• [Work instruction]
Note how many lines in the entries contain the string "offset", then give that number and nothing else.

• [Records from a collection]
+++
**src/rtl/kcs_pkg.sv**
```systemverilog
// Shared register indices, status bit positions and reset constants for the
// KCS register block. Assumes byte-wide registers.
package kcs_pkg;

    localparam int REG_CNT = 9;
    localparam int REG_W   = 4;

    // Register order inside a channel; the index times the stride is the offset.
    typedef enum logic [REG_W-1:0] {
        RG_STAT    = 4'd0,
        RG_DOUT    = 4'd1,
        RG_DIN     = 4'd2,
        RG_DOUT_A  = 4'd3,
        RG_DOUT_B  = 4'd4,
        RG_DIN_A   = 4'd5,
        RG_CTRL    = 4'd6,
        RG_ICTL    = 4'd7,
        RG_IEN     = 4'd8
    } kcs_reg_e;

    localparam int ST_CMD = 3;
    localparam int ST_IBF = 1;
    localparam int ST_OBF = 0;

    // Status bits the controller may write directly.
    localparam logic [7:0] STAT_SW_MASK = 8'hF4;

    localparam logic [7:0] CTRL_RST = 8'hC0;
    localparam logic [7:0] ICTL_VAL = 8'h41;
    localparam logic [7:0] IEN_VAL  = 8'h00;

    localparam int CTRL_IBF_IE = 0;
    localparam int CTRL_OBE_IE = 1;

endpackage

```
**src/rtl/kcs_addr_dec.sv**
```systemverilog
// Address decoder: maps a controller byte address onto a channel number and a
// register index. Assumes channels are laid out back to back from FIRST_BASE,
// each REG_CNT registers spaced STRIDE bytes apart. Purely combinational.
module kcs_addr_dec
    import kcs_pkg::*;
#(
    parameter int ADDR_W     = 8,
    parameter int NUM_CH     = 3,
    parameter int FIRST_BASE = 12,
    parameter int STRIDE     = 2,
    localparam int CH_W      = (NUM_CH > 1) ? $clog2(NUM_CH) : 1
) (
    input  logic [ADDR_W-1:0] addr_i,
    output logic              hit_o,
    output logic [CH_W-1:0]   ch_o,
    output kcs_reg_e          reg_o
);

    localparam int SPAN = REG_CNT * STRIDE;

    logic [NUM_CH-1:0] in_rng;
    logic [NUM_CH-1:0] aligned;
    logic [ADDR_W-1:0] off_c [NUM_CH];
    logic [REG_W-1:0]  idx_c [NUM_CH];

    for (genvar c = 0; c < NUM_CH; c++) begin : g_win
        localparam int BASE = FIRST_BASE + c * SPAN;
        // Range test and offset for one channel window.
        assign in_rng[c]  = (int'(addr_i) >= BASE) && (int'(addr_i) < BASE + SPAN);
        assign off_c[c]   = addr_i - ADDR_W'(BASE);
        assign aligned[c] = (off_c[c] % ADDR_W'(STRIDE)) == '0;
        assign idx_c[c]   = REG_W'(off_c[c] / ADDR_W'(STRIDE));
    end

    // Pick the single matching window, if any.
    always_comb begin
        hit_o = 1'b0;
        ch_o  = '0;
        reg_o = RG_STAT;
        for (int c = 0; c < NUM_CH; c++) begin
            if (in_rng[c] && aligned[c]) begin
                hit_o = 1'b1;
                ch_o  = CH_W'(c);
                reg_o = kcs_reg_e'(idx_c[c]);
            end
        end
    end

endmodule

```
**src/rtl/kcs_chan.sv**
```systemverilog
// One KCS channel: input/output bytes, status flags, control register and
// interrupt events. Assumes at most one controller access per cycle; a host
// event on a flag wins over a same-cycle controller event on that flag.
module kcs_chan
    import kcs_pkg::*;
(
    input  logic       clk,
    input  logic       rst_n,
    input  logic       acc_en,
    input  logic       acc_we,
    input  kcs_reg_e   acc_rg,
    input  logic [7:0] acc_wdata,
    input  logic       hst_en,
    input  logic       hst_wr_data,
    input  logic       hst_wr_cmd,
    input  logic       hst_rd,
    input  logic [7:0] hst_wdata,
    output logic [7:0] rd_val,
    output logic [7:0] out_byte,
    output logic       irq_up,
    output logic       irq_dn
);

    logic [7:0] in_byte;
    logic [7:0] sw_bits;
    logic [7:0] ctrl;
    logic       cmd_f, ibf, obf;

    logic ctl_rd_din, ctl_wr_dout, ctl_wr_stat, ctl_wr_ctrl;
    logic h_wr, h_rd;

    // Decode controller and host events for this channel.
    always_comb begin
        ctl_rd_din  = acc_en && !acc_we && (acc_rg == RG_DIN || acc_rg == RG_DIN_A);
        ctl_wr_dout = acc_en && acc_we &&
                      (acc_rg == RG_DOUT || acc_rg == RG_DOUT_A || acc_rg == RG_DOUT_B);
        ctl_wr_stat = acc_en && acc_we && (acc_rg == RG_STAT);
        ctl_wr_ctrl = acc_en && acc_we && (acc_rg == RG_CTRL);
        h_wr        = hst_en && (hst_wr_data || hst_wr_cmd);
        h_rd        = hst_en && hst_rd;
    end

    // Data bytes, writable status bits and control register.
    always_ff @(posedge clk) begin
        if (!rst_n) begin
            in_byte  <= 8'h00;
            out_byte <= 8'h00;
            sw_bits  <= 8'h00;
            ctrl     <= CTRL_RST;
        end else begin
            if (h_wr)        in_byte  <= hst_wdata;
            if (ctl_wr_dout) out_byte <= acc_wdata;
            if (ctl_wr_stat) sw_bits  <= acc_wdata & STAT_SW_MASK;
            if (ctl_wr_ctrl) ctrl     <= acc_wdata;
        end
    end

    // Hardware-owned flags: command/data, input full, output full.
    always_ff @(posedge clk) begin
        if (!rst_n) begin
            cmd_f <= 1'b0;
            ibf   <= 1'b0;
            obf   <= 1'b0;
        end else begin
            if (h_wr)            cmd_f <= hst_wr_cmd;
            if (h_wr)            ibf   <= 1'b1;
            else if (ctl_rd_din) ibf   <= 1'b0;
            if (h_rd)             obf  <= 1'b0;
            else if (ctl_wr_dout) obf  <= 1'b1;
        end
    end

    // Register read mux for the controller bus.
    always_comb begin
        case (acc_rg)
            RG_STAT:          rd_val = sw_bits | {4'b0, cmd_f, 1'b0, ibf, obf};
            RG_DIN, RG_DIN_A: rd_val = in_byte;
            RG_CTRL:          rd_val = ctrl;
            RG_ICTL:          rd_val = ICTL_VAL;
            RG_IEN:           rd_val = IEN_VAL;
            default:          rd_val = 8'h00;
        endcase
    end

    // Interrupt raise and lower events gated by the enables.
    always_comb begin
        irq_up = (h_wr && ctrl[CTRL_IBF_IE]) || (h_rd && ctrl[CTRL_OBE_IE]);
        irq_dn = (ctl_rd_din && ctrl[CTRL_IBF_IE]) || (ctl_wr_dout && ctrl[CTRL_OBE_IE]);
    end

    a_r4_host_write_fills: assert property (@(posedge clk) disable iff (!rst_n)
        h_wr |=> (ibf && cmd_f == $past(hst_wr_cmd) && in_byte == $past(hst_wdata)));

    a_r3_din_read_empties: assert property (@(posedge clk) disable iff (!rst_n)
        (ctl_rd_din && !h_wr) |=> !ibf);

    a_r5_dout_write_fills: assert property (@(posedge clk) disable iff (!rst_n)
        (ctl_wr_dout && !h_rd) |=> (obf && out_byte == $past(acc_wdata)));

    a_r6_host_read_empties: assert property (@(posedge clk) disable iff (!rst_n)
        h_rd |=> !obf);

    a_r7_status_write_keeps_flags: assert property (@(posedge clk) disable iff (!rst_n)
        (ctl_wr_stat && !h_wr && !h_rd) |=> ($stable(ibf) && $stable(obf) && $stable(cmd_f)));

endmodule

```
**src/rtl/kcs_irq_merge.sv**
```systemverilog
// Shared interrupt level: ORs the per-channel raise and lower events into one
// registered line. Assumes events are single-cycle pulses; raise has priority.
module kcs_irq_merge #(
    parameter int NUM_CH = 3
) (
    input  logic              clk,
    input  logic              rst_n,
    input  logic [NUM_CH-1:0] up_i,
    input  logic [NUM_CH-1:0] dn_i,
    output logic              irq_o
);

    // Sticky level: set on any raise, else cleared on any lower.
    always_ff @(posedge clk) begin
        if (!rst_n)      irq_o <= 1'b0;
        else if (|up_i)  irq_o <= 1'b1;
        else if (|dn_i)  irq_o <= 1'b0;
    end

    a_r9_raise_sets: assert property (@(posedge clk) disable iff (!rst_n)
        (|up_i) |=> irq_o);

    a_r9_lower_clears: assert property (@(posedge clk) disable iff (!rst_n)
        ((|dn_i) && !(|up_i)) |=> !irq_o);

    a_r9_quiet_holds: assert property (@(posedge clk) disable iff (!rst_n)
        (!(|dn_i) && !(|up_i)) |=> $stable(irq_o));

endmodule

```
**src/rtl/kcs_regfile.sv**
```systemverilog
// Top of the KCS register block: decodes the controller bus, instantiates one
// channel per NUM_CH, registers bus read data and merges interrupts.
// Assumes one controller access and one host access per cycle at most.
module kcs_regfile
    import kcs_pkg::*;
#(
    parameter int NUM_CH     = 3,
    parameter int ADDR_W     = 8,
    parameter int FIRST_BASE = 12,
    parameter int STRIDE     = 2,
    localparam int CH_W      = (NUM_CH > 1) ? $clog2(NUM_CH) : 1
) (
    input  logic              clk,
    input  logic              rst_n,
    input  logic              bus_sel,
    input  logic              bus_we,
    input  logic [ADDR_W-1:0] bus_addr,
    input  logic [7:0]        bus_wdata,
    output logic [7:0]        bus_rdata,
    input  logic [CH_W-1:0]   host_chan,
    input  logic              host_wr_data,
    input  logic              host_wr_cmd,
    input  logic              host_rd,
    input  logic [7:0]        host_wdata,
    output logic [7:0]        host_rdata,
    output logic              irq
);

    logic             dec_hit;
    logic [CH_W-1:0]  dec_ch;
    kcs_reg_e         dec_reg;
    logic [7:0]       ch_rd   [NUM_CH];
    logic [7:0]       ch_out  [NUM_CH];
    logic [NUM_CH-1:0] ch_up, ch_dn;

    kcs_addr_dec #(
        .ADDR_W     (ADDR_W),
        .NUM_CH     (NUM_CH),
        .FIRST_BASE (FIRST_BASE),
        .STRIDE     (STRIDE)
    ) u_dec (
        .addr_i (bus_addr),
        .hit_o  (dec_hit),
        .ch_o   (dec_ch),
        .reg_o  (dec_reg)
    );

    for (genvar c = 0; c < NUM_CH; c++) begin : g_ch
        kcs_chan u_chan (
            .clk         (clk),
            .rst_n       (rst_n),
            .acc_en      (bus_sel && dec_hit && (dec_ch == CH_W'(c))),
            .acc_we      (bus_we),
            .acc_rg      (dec_reg),
            .acc_wdata   (bus_wdata),
            .hst_en      (host_chan == CH_W'(c)),
            .hst_wr_data (host_wr_data),
            .hst_wr_cmd  (host_wr_cmd),
            .hst_rd      (host_rd),
            .hst_wdata   (host_wdata),
            .rd_val      (ch_rd[c]),
            .out_byte    (ch_out[c]),
            .irq_up      (ch_up[c]),
            .irq_dn      (ch_dn[c])
        );
    end

    // Host sees the addressed channel's output byte without delay.
    always_comb begin
        host_rdata = 8'h00;
        for (int c = 0; c < NUM_CH; c++)
            if (host_chan == CH_W'(c)) host_rdata = ch_out[c];
    end

    // Bus read data register: value of a decoded read, otherwise zero.
    always_ff @(posedge clk) begin
        if (!rst_n)
            bus_rdata <= 8'h00;
        else if (bus_sel && !bus_we && dec_hit)
            bus_rdata <= ch_rd[dec_ch];
        else
            bus_rdata <= 8'h00;
    end

    kcs_irq_merge #(.NUM_CH(NUM_CH)) u_irq (
        .clk   (clk),
        .rst_n (rst_n),
        .up_i  (ch_up),
        .dn_i  (ch_dn),
        .irq_o (irq)
    );

    a_r2_unmapped_reads_zero: assert property (@(posedge clk) disable iff (!rst_n)
        (bus_sel && !dec_hit) |=> (bus_rdata == 8'h00));

    a_r10_idle_reads_zero: assert property (@(posedge clk) disable iff (!rst_n)
        !bus_sel |=> (bus_rdata == 8'h00));

    a_r2_odd_never_hits: assert property (@(posedge clk) disable iff (!rst_n)
        bus_addr[0] |-> !dec_hit);

endmodule

```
+++
• [Task output]
2